# [Work required]
Go through the entries, filter for the word "pins", and copy every line that has it.

------ Data supplied ------

**src/include/hci_consts.svh**
```systemverilog
`ifndef HCI_CONSTS_SVH
`define HCI_CONSTS_SVH

// register map
`define HCI_ADDR_W          11
`define HCI_DATA_W          8
`define HCI_GPC_ADDR        11'h006
`define HCI_GPC_DIR_LSB     0
`define HCI_GPC_LEVEL_LSB   2
`define HCI_GPC_RESET       8'h00
`define HCI_UNMAPPED_RDATA  8'h00
`define HCI_GPIO_N          2

// timing
`define HCI_CLK_PERIOD_NS   8
`define HCI_RESET_MIN_NS    100
`define HCI_RESET_WAIT_NS   2000000
`define HCI_RESET_WAIT_CYC  ((`HCI_RESET_WAIT_NS + `HCI_CLK_PERIOD_NS - 1) / `HCI_CLK_PERIOD_NS)

// serial frame: read flag, address msb first, then data msb first
`define HCI_SER_HDR_BITS    12
`define HCI_SER_FRAME_BITS  20
`define HCI_SER_CNT_W       5

`endif

```
**src/include/hci_pkg.sv**
```systemverilog
package hci_pkg;

  // access sequencer, gray coded along blocked -> idle -> armed -> transfer -> blocked
  typedef enum logic [1:0] {
    HCI_ST_BLOCKED = 2'b00,
    HCI_ST_IDLE    = 2'b01,
    HCI_ST_ARMED   = 2'b11,
    HCI_ST_XFER    = 2'b10
  } hci_state_t;

  typedef enum logic {
    HCI_STYLE_DIR_STROBE = 1'b0,
    HCI_STYLE_RD_WR      = 1'b1
  } hci_style_t;

endpackage

```
**src/rtl/hci_serial_port.sv**
```systemverilog
`timescale 1ns/100ps
`include "hci_consts.svh"

module hci_serial_port #(
  parameter int ADDR_W = `HCI_ADDR_W,
  parameter int DATA_W = `HCI_DATA_W
) (
  // clock and reset
  input  wire logic              i_clk_sys,
  input  wire logic              i_resetn,
  // link pins
  input  wire logic              i_enable,
  input  wire logic              i_sclk,
  input  wire logic              i_sdi,
  // register side
  input  wire logic [DATA_W-1:0] i_rdata,
  output logic      [ADDR_W-1:0] o_addr,
  output logic      [DATA_W-1:0] o_wdata,
  output logic                   o_wr,
  output logic                   o_sdo,
  output logic                   o_done
);

  if (ADDR_W + 1 != `HCI_SER_HDR_BITS || ADDR_W + 1 + DATA_W != `HCI_SER_FRAME_BITS) begin : g_chk
    $error("hci_serial_port: frame layout does not match widths");
  end

  logic                          sclk_q;
  logic [`HCI_SER_CNT_W-1:0]     cnt_q;
  logic [`HCI_SER_HDR_BITS-1:0]  hdr_q;
  logic [DATA_W-1:0]             wsh_q;
  logic [DATA_W-1:0]             rsh_q;
  logic                          load_q;
  logic                          rise;
  logic                          fall;
  logic                          in_data;

  // pins are synchronous, so one flop suffices for edge detection
  assign rise    = i_sclk & ~sclk_q;
  assign fall    = ~i_sclk & sclk_q;
  assign in_data = cnt_q >= `HCI_SER_CNT_W'(`HCI_SER_HDR_BITS);

  always_ff @(posedge i_clk_sys or negedge i_resetn) begin
    if (!i_resetn) begin
      sclk_q <= 1'b0;
    end else begin
      sclk_q <= i_sclk;
    end
  end

  // input bits sampled on rising shift clock
  always_ff @(posedge i_clk_sys or negedge i_resetn) begin
    if (!i_resetn) begin
      cnt_q  <= '0;
      hdr_q  <= '0;
      wsh_q  <= '0;
      o_wr   <= 1'b0;
      o_done <= 1'b0;
      load_q <= 1'b0;
    end else begin
      o_wr   <= 1'b0;
      o_done <= 1'b0;
      load_q <= 1'b0;
      if (!i_enable) begin
        cnt_q <= '0;
      end else if (rise && !o_done) begin
        cnt_q <= cnt_q + 1'b1;
        if (!in_data) begin
          hdr_q <= {hdr_q[`HCI_SER_HDR_BITS-2:0], i_sdi};
          load_q <= (cnt_q == `HCI_SER_CNT_W'(`HCI_SER_HDR_BITS - 1));
        end else begin
          wsh_q <= {wsh_q[DATA_W-2:0], i_sdi};
        end
        if (cnt_q == `HCI_SER_CNT_W'(`HCI_SER_FRAME_BITS - 1)) begin
          o_done <= 1'b1;
          o_wr   <= ~hdr_q[`HCI_SER_HDR_BITS-1];
        end
      end
    end
  end

  // read data leaves on falling shift clock, one bit at a time
  always_ff @(posedge i_clk_sys or negedge i_resetn) begin
    if (!i_resetn) begin
      rsh_q <= '0;
      o_sdo <= 1'b0;
    end else if (!i_enable) begin
      o_sdo <= 1'b0;
    end else if (load_q) begin
      rsh_q <= i_rdata;
    end else if (fall && in_data && hdr_q[`HCI_SER_HDR_BITS-1]) begin
      o_sdo <= rsh_q[DATA_W-1];
      rsh_q <= {rsh_q[DATA_W-2:0], 1'b0};
    end
  end

  // last bit shifts in on the edge that raises o_wr, so the shifter is whole in the cycle o_wr is high
  assign o_addr  = hdr_q[ADDR_W-1:0];
  assign o_wdata = wsh_q;

endmodule

```
**src/rtl/hci_host_port.sv**
```systemverilog
// Functional notes
// - a low reset pulse longer than 100 ns resets everything; host holds it that long.
// - pin control bits 1..0 set each general pin as input or output.
// - an input pin's sampled level reads back in its bit within bits 3..2.
// - an output pin drives the level held in its bit within bits 3..2.
// - open-drain low interrupt stays asserted while any unmasked indication is set.
// - parallel address bus selects the register; serial mode ties address to ground.
// - parallel data bus carries read data out and write data in.
// - serial read data shifts out on data line 0; lines 7..1 unused.
// - bus style select low chooses direction strobe, high separate strobes.
// - in direction strobe style, control high means read, low means write.
// - in separate strobe style, control is a low write strobe capturing data.
// - serial host select low picks parallel operation, high picks serial.
// - serial output updates on falling shift clock, input sampled on rising.
// - in direction strobe style, the strobe input is a low data strobe.
// - in separate strobe style, the strobe input is a low read strobe.
`timescale 1ns/100ps
`include "hci_consts.svh"

module hci_host_port #(
  parameter int GPIO_N         = `HCI_GPIO_N,
  parameter int RESET_WAIT_CYC = `HCI_RESET_WAIT_CYC
) (
  // clock and reset
  input  wire logic                   i_clk_sys,
  input  wire logic                   i_resetn,
  // mode straps
  input  wire logic                   i_serial_host_select,
  input  wire logic                   i_bus_style_select,
  // host bus
  input  wire logic                   i_cs_n,
  input  wire logic [`HCI_ADDR_W-1:0] i_addr,
  input  wire logic                   i_data_strobe_n,
  input  wire logic                   i_rw_wr_n,
  input  wire logic [`HCI_DATA_W-1:0] i_data,
  output logic      [`HCI_DATA_W-1:0] o_data,
  output logic      [`HCI_DATA_W-1:0] o_data_oe,
  // general purpose pins
  input  wire logic [GPIO_N-1:0]      i_gpio,
  output logic      [GPIO_N-1:0]      o_gpio,
  output logic      [GPIO_N-1:0]      o_gpio_oe,
  // interrupt
  input  wire logic                   i_irq_active,
  output logic                        o_int_n,
  output logic                        o_int_n_oe,
  // status
  output logic                        o_regs_ready
);

  if (GPIO_N < 1 || GPIO_N > 2 || RESET_WAIT_CYC < 1) begin : g_chk
    $error("hci_host_port: unsupported parameter values");
  end

  localparam int WAIT_W = $clog2(RESET_WAIT_CYC + 1);

  hci_pkg::hci_state_t        state_q;
  logic [WAIT_W-1:0]          wait_q;
  logic                       cs_q;
  logic                       rd_q;
  logic [`HCI_ADDR_W-1:0]     addr_q;
  logic [`HCI_DATA_W-1:0]     wdata_q;
  logic [GPIO_N-1:0]          dir_q;
  logic [GPIO_N-1:0]          level_q;
  logic                       serial;
  logic                       strobe;
  logic                       is_read;
  logic                       par_wr;
  logic                       reg_wr;
  logic [`HCI_ADDR_W-1:0]     reg_addr;
  logic [`HCI_DATA_W-1:0]     reg_wdata;
  logic [`HCI_DATA_W-1:0]     rdata;
  logic [GPIO_N-1:0]          level_rd;
  logic                       ser_en;
  logic [`HCI_ADDR_W-1:0]     ser_addr;
  logic [`HCI_DATA_W-1:0]     ser_wdata;
  logic                       ser_wr;
  logic                       ser_sdo;
  logic                       ser_done;

  assign serial = i_serial_host_select;

  // strobe decode per bus style
  always_comb begin
    if (hci_pkg::hci_style_t'(i_bus_style_select) == hci_pkg::HCI_STYLE_DIR_STROBE) begin
      strobe  = ~i_data_strobe_n;
      is_read = i_rw_wr_n;
    end else begin
      strobe  = ~i_data_strobe_n | ~i_rw_wr_n;
      is_read = ~i_data_strobe_n;
    end
  end

  // register access is held off until the post-reset wait expires
  always_ff @(posedge i_clk_sys or negedge i_resetn) begin
    if (!i_resetn) begin
      wait_q       <= '0;
      o_regs_ready <= 1'b0;
    end else if (!o_regs_ready) begin
      wait_q       <= wait_q + 1'b1;
      o_regs_ready <= (wait_q == WAIT_W'(RESET_WAIT_CYC - 1));
    end
  end

  // access sequencer; one access per chip select fall
  always_ff @(posedge i_clk_sys or negedge i_resetn) begin
    if (!i_resetn) begin
      state_q <= hci_pkg::HCI_ST_BLOCKED;
      cs_q    <= 1'b0;
      rd_q    <= 1'b0;
      addr_q  <= '0;
      wdata_q <= '0;
    end else begin
      cs_q <= ~i_cs_n;
      case (state_q)
        hci_pkg::HCI_ST_BLOCKED: begin
          // leaving test mode needs chip select high at least once
          if (i_cs_n && o_regs_ready) begin
            state_q <= hci_pkg::HCI_ST_IDLE;
          end
        end
        hci_pkg::HCI_ST_IDLE: begin
          if (!i_cs_n) begin
            state_q <= hci_pkg::HCI_ST_ARMED;
          end
        end
        hci_pkg::HCI_ST_ARMED: begin
          if (i_cs_n) begin
            state_q <= hci_pkg::HCI_ST_IDLE;
          end else if (serial) begin
            if (ser_done) begin
              state_q <= hci_pkg::HCI_ST_BLOCKED;
            end
          end else if (strobe) begin
            state_q <= hci_pkg::HCI_ST_XFER;
            rd_q    <= is_read;
            addr_q  <= i_addr;
            wdata_q <= i_data;
          end
        end
        hci_pkg::HCI_ST_XFER: begin
          if (i_cs_n) begin
            state_q <= hci_pkg::HCI_ST_IDLE;
          end else if (!strobe) begin
            state_q <= hci_pkg::HCI_ST_BLOCKED;
          end else if (!rd_q) begin
            wdata_q <= i_data;
          end
        end
        default: begin
          state_q <= hci_pkg::HCI_ST_BLOCKED;
        end
      endcase
    end
  end

  // parallel write commits when the strobe releases, after data settled
  assign par_wr = (state_q == hci_pkg::HCI_ST_XFER) && !i_cs_n && !strobe && !rd_q && !serial;
  assign ser_en = (state_q == hci_pkg::HCI_ST_ARMED) && !i_cs_n && serial;

  hci_serial_port #(
    .ADDR_W (`HCI_ADDR_W),
    .DATA_W (`HCI_DATA_W)
  ) u_serial (
    .i_clk_sys (i_clk_sys),
    .i_resetn  (i_resetn),
    .i_enable  (ser_en),
    .i_sclk    (i_data_strobe_n),
    .i_sdi     (i_rw_wr_n),
    .i_rdata   (rdata),
    .o_addr    (ser_addr),
    .o_wdata   (ser_wdata),
    .o_wr      (ser_wr),
    .o_sdo     (ser_sdo),
    .o_done    (ser_done)
  );

  assign reg_wr    = par_wr | (ser_wr & ser_en);
  assign reg_addr  = serial ? ser_addr : addr_q;
  assign reg_wdata = serial ? ser_wdata : wdata_q;

  // pin control register
  always_ff @(posedge i_clk_sys or negedge i_resetn) begin
    if (!i_resetn) begin
      dir_q   <= GPIO_N'(`HCI_GPC_RESET >> `HCI_GPC_DIR_LSB);
      level_q <= GPIO_N'(`HCI_GPC_RESET >> `HCI_GPC_LEVEL_LSB);
    end else if (reg_wr && reg_addr == `HCI_GPC_ADDR) begin
      dir_q   <= reg_wdata[`HCI_GPC_DIR_LSB +: GPIO_N];
      level_q <= reg_wdata[`HCI_GPC_LEVEL_LSB +: GPIO_N];
    end
  end

  // per pin: output level from register, input level read back
  for (genvar g = 0; g < GPIO_N; g++) begin : g_gpio
    assign level_rd[g] = dir_q[g] ? level_q[g] : i_gpio[g];

    always_ff @(posedge i_clk_sys or negedge i_resetn) begin
      if (!i_resetn) begin
        o_gpio[g]    <= 1'b0;
        o_gpio_oe[g] <= 1'b0;
      end else begin
        o_gpio[g]    <= level_q[g];
        o_gpio_oe[g] <= dir_q[g];
      end
    end
  end

  // reserved bits and unmapped addresses read as zero
  always_comb begin
    rdata = `HCI_UNMAPPED_RDATA;
    if (reg_addr == `HCI_GPC_ADDR) begin
      rdata[`HCI_GPC_DIR_LSB +: GPIO_N]   = dir_q;
      rdata[`HCI_GPC_LEVEL_LSB +: GPIO_N] = level_rd;
    end
  end

  // data bus drive; one cycle of lag traded for flop-driven pins
  always_ff @(posedge i_clk_sys or negedge i_resetn) begin
    if (!i_resetn) begin
      o_data    <= '0;
      o_data_oe <= '0;
    end else if (serial) begin
      o_data    <= {{(`HCI_DATA_W-1){1'b0}}, ser_sdo};
      o_data_oe <= {{(`HCI_DATA_W-1){1'b0}}, ser_en};
    end else if (state_q == hci_pkg::HCI_ST_XFER && rd_q && !i_cs_n && strobe && is_read) begin
      o_data    <= rdata;
      o_data_oe <= '1;
    end else begin
      o_data    <= '0;
      o_data_oe <= '0;
    end
  end

  // open drain: only ever pulls low
  always_ff @(posedge i_clk_sys or negedge i_resetn) begin
    if (!i_resetn) begin
      o_int_n    <= 1'b0;
      o_int_n_oe <= 1'b0;
    end else begin
      o_int_n    <= 1'b0;
      o_int_n_oe <= i_irq_active;
    end
  end

endmodule

```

------

# [Answer box]
  // link pins
  // pins are synchronous, so one flop suffices for edge detection
  // general purpose pins
  // data bus drive; one cycle of lag traded for flop-driven pins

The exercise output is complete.